Record extracts =>
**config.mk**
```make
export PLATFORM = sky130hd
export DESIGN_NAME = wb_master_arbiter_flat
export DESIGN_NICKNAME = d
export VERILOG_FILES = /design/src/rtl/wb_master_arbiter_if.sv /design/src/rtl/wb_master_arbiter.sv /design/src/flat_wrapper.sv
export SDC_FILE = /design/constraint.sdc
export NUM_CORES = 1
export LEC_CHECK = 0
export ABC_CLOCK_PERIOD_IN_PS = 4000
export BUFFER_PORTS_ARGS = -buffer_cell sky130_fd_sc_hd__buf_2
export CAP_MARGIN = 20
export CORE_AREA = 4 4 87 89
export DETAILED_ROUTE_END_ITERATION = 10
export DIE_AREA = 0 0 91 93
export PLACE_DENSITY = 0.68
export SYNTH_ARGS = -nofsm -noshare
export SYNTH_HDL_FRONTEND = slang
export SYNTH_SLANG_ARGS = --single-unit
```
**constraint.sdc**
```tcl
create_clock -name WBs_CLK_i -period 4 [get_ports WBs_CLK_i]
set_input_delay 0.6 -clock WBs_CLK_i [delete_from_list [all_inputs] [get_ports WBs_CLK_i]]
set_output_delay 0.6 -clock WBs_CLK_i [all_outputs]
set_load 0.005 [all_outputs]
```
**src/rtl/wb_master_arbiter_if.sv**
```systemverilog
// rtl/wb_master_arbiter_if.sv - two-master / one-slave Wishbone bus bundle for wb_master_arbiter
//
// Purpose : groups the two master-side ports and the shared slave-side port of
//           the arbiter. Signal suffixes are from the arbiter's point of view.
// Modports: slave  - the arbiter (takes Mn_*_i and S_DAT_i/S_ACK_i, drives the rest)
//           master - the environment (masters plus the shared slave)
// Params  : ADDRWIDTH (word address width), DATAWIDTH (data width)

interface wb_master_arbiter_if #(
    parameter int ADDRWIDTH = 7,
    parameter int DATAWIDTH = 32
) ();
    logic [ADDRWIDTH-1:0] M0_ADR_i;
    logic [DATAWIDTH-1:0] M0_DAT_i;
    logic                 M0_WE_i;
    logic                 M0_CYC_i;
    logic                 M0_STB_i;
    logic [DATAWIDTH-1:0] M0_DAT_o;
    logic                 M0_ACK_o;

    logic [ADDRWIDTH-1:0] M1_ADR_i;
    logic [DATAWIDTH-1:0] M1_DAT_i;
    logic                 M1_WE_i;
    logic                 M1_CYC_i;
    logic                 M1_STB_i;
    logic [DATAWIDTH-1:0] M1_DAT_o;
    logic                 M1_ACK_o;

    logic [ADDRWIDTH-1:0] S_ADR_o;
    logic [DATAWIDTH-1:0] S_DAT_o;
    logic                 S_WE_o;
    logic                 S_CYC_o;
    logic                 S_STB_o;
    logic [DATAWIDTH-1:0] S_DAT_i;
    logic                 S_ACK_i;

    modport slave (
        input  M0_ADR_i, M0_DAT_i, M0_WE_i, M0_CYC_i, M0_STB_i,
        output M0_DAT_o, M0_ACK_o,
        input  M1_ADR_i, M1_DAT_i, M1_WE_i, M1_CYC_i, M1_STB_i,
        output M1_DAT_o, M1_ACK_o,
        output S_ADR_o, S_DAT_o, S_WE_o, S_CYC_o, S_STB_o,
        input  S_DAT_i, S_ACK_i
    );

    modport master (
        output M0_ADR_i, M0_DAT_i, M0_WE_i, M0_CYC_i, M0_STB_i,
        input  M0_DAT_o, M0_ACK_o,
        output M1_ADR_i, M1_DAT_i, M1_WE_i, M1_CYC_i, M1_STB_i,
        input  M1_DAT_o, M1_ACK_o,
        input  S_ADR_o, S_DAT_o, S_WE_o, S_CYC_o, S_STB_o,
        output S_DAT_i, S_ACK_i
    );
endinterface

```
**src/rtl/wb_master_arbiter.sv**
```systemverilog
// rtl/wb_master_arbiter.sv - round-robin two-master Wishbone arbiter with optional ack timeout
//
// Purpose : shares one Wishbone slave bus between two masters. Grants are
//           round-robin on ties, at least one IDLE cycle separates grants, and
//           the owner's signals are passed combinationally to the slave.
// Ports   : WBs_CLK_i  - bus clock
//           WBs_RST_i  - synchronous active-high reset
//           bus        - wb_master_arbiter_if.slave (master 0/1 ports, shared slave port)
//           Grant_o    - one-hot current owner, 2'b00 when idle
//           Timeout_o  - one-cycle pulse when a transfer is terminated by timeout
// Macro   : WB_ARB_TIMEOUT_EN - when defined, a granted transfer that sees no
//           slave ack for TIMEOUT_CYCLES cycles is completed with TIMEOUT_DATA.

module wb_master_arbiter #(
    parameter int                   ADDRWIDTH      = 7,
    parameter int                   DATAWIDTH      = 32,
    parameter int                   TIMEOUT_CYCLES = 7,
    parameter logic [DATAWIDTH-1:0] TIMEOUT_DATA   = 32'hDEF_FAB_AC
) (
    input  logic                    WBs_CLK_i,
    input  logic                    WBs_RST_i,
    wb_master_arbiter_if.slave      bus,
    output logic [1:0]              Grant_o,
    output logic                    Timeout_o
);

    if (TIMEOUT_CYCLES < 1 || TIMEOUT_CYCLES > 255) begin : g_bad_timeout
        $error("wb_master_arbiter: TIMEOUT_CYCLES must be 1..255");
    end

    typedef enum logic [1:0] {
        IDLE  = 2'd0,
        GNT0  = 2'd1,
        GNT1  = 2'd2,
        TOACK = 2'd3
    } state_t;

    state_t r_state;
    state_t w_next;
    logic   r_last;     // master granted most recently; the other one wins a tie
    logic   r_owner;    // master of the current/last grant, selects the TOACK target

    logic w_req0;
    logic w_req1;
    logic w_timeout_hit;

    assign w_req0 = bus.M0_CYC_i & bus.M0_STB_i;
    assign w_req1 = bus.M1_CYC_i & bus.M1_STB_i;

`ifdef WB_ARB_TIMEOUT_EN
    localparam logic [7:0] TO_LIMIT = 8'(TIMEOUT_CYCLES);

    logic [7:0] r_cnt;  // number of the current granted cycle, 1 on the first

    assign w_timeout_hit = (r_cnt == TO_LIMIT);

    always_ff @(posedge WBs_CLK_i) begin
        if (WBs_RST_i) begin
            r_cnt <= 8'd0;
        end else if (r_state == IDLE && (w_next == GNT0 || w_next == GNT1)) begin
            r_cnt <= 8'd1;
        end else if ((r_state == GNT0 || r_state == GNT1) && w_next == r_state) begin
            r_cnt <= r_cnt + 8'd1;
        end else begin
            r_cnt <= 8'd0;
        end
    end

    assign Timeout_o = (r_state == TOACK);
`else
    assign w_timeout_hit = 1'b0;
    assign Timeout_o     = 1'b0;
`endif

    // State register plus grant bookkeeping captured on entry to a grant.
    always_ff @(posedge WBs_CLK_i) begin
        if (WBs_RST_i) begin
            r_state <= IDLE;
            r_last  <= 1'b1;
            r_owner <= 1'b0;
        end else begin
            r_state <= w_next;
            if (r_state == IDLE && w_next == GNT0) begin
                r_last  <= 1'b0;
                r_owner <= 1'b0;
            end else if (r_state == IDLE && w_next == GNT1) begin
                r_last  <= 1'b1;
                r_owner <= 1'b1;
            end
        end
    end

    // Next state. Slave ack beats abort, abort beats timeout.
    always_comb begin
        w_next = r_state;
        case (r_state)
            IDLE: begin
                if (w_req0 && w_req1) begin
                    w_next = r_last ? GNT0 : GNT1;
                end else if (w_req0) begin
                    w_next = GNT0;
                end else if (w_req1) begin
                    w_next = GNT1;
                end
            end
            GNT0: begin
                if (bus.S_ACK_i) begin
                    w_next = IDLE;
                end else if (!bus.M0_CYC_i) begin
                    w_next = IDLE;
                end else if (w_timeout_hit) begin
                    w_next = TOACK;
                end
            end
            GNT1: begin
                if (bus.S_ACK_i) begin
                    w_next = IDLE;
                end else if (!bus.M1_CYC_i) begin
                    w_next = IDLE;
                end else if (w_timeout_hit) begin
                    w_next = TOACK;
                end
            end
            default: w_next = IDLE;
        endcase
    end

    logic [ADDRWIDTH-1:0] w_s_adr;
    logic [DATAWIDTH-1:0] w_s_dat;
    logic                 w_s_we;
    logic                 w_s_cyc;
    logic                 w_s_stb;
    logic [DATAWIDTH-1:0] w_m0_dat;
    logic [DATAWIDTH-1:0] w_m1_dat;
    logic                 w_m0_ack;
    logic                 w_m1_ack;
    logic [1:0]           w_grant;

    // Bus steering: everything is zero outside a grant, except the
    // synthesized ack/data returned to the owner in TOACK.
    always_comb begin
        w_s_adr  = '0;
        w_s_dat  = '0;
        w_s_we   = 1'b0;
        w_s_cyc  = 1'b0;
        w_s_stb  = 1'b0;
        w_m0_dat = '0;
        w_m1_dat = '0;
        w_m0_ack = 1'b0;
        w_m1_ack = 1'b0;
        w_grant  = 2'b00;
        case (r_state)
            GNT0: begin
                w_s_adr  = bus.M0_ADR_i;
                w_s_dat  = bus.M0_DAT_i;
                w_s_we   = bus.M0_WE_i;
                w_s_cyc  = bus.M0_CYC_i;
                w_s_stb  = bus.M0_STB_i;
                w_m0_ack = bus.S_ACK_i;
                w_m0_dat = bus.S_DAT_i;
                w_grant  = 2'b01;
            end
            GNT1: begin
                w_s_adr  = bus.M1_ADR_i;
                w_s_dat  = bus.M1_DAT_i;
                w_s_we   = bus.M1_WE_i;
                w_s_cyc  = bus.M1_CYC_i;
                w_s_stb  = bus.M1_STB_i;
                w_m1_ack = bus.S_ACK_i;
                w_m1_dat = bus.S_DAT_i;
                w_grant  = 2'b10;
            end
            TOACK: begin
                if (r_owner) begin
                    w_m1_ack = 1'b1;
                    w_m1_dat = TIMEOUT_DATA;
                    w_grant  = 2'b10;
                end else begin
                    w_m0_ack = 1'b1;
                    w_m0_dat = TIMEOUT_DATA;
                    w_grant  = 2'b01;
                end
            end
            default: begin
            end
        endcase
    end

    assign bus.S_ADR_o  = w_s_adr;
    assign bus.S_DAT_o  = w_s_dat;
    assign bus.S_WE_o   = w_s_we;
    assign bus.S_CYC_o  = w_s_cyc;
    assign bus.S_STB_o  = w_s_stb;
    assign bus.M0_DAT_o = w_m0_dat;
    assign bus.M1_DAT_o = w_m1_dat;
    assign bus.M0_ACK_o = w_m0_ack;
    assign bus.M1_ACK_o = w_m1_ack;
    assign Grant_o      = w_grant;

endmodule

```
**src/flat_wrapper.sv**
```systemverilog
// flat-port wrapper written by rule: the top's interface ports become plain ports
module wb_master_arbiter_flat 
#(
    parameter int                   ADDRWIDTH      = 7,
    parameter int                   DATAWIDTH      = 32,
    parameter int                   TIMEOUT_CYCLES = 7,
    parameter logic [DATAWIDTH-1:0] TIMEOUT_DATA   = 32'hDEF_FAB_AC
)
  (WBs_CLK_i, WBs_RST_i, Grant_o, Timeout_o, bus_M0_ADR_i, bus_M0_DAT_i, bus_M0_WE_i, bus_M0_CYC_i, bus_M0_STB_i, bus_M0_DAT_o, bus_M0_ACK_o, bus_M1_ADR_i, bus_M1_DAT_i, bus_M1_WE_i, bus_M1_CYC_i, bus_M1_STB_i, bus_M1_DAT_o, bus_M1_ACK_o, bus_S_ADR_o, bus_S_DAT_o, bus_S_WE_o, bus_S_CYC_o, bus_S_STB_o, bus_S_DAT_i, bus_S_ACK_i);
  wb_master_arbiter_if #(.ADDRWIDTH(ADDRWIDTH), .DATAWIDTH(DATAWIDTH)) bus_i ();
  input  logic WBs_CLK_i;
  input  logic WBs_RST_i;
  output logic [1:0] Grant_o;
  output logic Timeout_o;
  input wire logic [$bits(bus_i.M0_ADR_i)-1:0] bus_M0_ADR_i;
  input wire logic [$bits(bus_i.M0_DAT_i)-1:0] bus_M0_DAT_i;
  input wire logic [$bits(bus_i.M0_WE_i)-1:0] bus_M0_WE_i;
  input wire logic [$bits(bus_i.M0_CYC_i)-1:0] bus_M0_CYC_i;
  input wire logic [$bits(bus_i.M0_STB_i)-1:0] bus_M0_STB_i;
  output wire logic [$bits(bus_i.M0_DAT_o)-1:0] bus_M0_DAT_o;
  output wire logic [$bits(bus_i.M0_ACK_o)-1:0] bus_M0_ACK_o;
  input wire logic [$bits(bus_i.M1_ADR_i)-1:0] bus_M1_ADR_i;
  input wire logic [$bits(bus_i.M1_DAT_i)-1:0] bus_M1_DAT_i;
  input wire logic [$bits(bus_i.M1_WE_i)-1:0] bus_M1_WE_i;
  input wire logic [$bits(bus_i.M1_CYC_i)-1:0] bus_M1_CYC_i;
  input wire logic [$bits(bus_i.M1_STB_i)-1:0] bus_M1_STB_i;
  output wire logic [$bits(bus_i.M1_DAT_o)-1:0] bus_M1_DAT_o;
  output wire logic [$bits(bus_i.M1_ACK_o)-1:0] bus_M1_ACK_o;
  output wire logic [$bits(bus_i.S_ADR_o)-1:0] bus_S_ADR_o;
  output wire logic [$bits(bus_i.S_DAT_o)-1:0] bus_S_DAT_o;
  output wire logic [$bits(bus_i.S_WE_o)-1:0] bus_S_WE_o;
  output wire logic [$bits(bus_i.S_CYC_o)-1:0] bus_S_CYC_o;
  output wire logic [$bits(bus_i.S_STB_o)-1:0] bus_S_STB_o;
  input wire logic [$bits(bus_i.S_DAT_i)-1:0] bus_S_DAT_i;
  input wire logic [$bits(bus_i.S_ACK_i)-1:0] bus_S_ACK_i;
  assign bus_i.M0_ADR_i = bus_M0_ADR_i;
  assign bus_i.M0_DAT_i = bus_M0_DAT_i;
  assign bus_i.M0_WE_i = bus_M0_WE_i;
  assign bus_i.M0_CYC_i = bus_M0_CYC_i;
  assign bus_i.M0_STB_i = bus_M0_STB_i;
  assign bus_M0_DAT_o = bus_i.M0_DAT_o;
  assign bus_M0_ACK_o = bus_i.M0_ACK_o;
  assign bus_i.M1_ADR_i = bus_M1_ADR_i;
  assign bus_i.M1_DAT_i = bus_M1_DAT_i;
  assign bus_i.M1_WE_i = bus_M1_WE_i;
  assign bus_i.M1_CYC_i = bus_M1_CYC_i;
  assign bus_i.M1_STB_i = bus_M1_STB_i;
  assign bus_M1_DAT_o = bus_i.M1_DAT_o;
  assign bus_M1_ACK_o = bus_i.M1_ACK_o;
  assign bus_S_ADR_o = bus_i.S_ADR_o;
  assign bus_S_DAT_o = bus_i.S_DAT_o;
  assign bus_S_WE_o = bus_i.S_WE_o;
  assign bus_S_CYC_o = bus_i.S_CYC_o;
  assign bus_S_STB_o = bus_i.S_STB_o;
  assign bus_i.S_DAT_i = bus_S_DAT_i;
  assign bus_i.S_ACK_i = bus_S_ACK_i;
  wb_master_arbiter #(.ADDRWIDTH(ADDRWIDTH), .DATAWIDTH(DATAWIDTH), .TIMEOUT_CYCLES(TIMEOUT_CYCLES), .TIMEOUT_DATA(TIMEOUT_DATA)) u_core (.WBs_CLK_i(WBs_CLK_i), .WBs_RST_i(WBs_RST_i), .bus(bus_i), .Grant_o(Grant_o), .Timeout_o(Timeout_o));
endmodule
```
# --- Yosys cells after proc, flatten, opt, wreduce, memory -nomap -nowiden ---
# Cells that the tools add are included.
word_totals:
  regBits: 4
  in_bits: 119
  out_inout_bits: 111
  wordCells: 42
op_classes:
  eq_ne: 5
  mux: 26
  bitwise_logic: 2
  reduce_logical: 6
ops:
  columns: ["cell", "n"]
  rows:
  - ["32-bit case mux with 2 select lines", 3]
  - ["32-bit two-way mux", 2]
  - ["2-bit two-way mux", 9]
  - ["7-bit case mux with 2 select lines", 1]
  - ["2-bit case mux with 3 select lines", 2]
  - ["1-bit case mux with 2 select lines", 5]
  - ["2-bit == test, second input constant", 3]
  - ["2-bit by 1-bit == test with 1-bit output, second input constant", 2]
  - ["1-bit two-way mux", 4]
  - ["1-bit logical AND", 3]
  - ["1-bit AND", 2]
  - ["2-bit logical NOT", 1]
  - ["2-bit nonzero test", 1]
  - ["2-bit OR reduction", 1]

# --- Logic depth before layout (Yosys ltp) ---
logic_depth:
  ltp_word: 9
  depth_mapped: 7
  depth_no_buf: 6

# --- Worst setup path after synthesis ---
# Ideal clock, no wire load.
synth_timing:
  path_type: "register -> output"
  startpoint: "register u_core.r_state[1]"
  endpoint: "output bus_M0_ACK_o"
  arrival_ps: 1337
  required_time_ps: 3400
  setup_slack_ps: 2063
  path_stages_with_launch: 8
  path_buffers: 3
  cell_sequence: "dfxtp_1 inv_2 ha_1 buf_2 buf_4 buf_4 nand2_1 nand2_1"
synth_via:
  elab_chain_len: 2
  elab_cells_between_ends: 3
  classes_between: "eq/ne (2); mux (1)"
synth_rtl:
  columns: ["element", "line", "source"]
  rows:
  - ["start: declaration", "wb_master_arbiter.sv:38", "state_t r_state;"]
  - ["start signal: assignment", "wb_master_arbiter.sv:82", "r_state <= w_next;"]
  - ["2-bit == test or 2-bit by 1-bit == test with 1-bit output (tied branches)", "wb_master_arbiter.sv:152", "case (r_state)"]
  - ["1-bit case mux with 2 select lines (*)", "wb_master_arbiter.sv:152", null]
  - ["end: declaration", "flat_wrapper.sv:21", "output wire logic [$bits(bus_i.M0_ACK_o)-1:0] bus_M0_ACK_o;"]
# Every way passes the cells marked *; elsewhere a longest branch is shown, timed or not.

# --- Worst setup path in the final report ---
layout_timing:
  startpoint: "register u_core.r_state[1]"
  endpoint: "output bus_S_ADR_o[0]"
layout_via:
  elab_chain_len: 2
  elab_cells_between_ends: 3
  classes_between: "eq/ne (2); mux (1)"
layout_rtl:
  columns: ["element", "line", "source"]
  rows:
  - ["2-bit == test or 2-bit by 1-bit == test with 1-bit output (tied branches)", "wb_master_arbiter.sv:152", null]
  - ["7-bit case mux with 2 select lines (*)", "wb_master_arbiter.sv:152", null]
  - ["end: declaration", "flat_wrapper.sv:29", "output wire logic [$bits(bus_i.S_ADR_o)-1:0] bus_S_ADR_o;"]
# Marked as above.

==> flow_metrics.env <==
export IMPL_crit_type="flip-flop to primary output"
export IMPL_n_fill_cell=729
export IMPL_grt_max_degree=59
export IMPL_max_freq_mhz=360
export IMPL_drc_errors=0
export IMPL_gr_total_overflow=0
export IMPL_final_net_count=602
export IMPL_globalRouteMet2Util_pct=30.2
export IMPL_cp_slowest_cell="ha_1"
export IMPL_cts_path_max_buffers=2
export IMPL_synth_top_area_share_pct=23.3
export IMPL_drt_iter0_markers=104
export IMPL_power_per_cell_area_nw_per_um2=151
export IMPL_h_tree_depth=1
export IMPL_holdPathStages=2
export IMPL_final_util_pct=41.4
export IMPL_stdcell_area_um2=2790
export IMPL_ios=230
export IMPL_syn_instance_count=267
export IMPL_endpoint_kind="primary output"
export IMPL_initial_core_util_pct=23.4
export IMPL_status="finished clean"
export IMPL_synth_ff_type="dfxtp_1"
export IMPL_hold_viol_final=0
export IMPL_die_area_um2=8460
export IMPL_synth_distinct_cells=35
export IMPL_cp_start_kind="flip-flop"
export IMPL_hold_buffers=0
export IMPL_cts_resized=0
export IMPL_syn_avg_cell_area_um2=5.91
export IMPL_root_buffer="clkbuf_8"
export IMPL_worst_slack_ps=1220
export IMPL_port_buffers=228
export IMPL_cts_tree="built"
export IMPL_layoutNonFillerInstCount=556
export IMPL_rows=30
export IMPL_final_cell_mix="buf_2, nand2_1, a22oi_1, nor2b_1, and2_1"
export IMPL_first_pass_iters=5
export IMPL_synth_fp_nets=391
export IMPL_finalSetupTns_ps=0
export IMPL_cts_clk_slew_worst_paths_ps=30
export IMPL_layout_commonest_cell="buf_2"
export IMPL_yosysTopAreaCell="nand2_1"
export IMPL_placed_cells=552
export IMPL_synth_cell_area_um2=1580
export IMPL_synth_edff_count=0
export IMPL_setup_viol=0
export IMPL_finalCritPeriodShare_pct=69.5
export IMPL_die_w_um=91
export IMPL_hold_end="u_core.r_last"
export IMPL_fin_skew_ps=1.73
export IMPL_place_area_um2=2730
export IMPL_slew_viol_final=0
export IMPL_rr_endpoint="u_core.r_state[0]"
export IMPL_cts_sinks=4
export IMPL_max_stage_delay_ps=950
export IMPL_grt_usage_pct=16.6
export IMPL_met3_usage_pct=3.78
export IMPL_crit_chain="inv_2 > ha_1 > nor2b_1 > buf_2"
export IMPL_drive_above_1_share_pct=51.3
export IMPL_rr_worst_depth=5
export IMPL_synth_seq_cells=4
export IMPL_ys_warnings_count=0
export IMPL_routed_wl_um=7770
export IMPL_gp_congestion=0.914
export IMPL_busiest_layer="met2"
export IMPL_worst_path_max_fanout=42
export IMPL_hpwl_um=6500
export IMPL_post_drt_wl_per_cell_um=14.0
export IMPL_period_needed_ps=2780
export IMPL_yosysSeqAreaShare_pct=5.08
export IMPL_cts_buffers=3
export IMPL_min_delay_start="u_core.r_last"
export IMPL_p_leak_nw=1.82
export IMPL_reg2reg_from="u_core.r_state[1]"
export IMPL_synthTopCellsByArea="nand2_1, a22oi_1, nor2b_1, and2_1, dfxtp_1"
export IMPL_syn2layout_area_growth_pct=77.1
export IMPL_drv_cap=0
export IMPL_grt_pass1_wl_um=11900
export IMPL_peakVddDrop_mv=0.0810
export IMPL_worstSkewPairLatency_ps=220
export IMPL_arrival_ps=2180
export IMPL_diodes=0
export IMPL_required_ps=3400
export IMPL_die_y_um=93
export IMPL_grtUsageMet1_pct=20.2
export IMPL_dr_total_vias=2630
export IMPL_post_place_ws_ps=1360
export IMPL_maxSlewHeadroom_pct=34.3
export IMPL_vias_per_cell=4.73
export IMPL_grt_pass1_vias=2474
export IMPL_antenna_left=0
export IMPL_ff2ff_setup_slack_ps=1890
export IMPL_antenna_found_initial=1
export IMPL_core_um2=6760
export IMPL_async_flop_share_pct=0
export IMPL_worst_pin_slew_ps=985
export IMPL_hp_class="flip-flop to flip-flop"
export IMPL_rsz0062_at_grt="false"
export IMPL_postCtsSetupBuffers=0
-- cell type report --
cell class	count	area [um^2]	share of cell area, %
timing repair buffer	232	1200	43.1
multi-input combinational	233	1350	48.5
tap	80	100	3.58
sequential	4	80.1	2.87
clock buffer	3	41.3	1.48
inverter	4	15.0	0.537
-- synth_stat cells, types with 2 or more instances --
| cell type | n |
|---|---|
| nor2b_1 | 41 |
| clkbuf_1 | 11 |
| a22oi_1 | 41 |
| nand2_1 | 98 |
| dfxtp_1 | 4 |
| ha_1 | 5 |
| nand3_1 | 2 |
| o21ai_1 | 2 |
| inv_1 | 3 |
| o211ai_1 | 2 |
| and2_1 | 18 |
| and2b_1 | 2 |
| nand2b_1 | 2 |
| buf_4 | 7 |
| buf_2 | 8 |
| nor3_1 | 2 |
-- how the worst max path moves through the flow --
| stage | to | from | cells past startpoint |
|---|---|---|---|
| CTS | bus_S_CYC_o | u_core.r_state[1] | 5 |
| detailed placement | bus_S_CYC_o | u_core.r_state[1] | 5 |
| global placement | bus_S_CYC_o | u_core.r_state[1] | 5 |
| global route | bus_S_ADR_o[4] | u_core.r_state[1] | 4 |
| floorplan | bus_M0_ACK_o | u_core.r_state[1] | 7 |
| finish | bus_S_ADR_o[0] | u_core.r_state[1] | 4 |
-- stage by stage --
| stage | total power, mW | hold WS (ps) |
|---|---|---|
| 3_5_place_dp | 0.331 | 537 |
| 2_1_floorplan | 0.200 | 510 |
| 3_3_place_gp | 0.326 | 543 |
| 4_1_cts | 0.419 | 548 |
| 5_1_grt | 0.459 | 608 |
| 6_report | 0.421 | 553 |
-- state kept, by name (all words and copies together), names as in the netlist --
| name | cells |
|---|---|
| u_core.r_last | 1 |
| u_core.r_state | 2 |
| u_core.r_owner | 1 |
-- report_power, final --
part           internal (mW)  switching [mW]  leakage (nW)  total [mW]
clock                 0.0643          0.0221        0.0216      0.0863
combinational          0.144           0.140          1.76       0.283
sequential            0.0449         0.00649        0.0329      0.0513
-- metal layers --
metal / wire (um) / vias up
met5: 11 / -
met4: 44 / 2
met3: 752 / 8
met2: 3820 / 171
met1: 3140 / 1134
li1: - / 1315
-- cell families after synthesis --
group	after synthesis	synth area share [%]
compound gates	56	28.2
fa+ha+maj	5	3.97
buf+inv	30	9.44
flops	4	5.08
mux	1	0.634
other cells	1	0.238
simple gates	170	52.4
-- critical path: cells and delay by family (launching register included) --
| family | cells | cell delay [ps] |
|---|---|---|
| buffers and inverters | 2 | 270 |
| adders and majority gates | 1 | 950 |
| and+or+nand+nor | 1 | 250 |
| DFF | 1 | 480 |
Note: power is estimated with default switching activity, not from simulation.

Task goal => Would you please copy each line of the listing that contains the word "plus"?

Expected answer =>
//           master - the environment (masters plus the shared slave)
    // State register plus grant bookkeeping captured on entry to a grant.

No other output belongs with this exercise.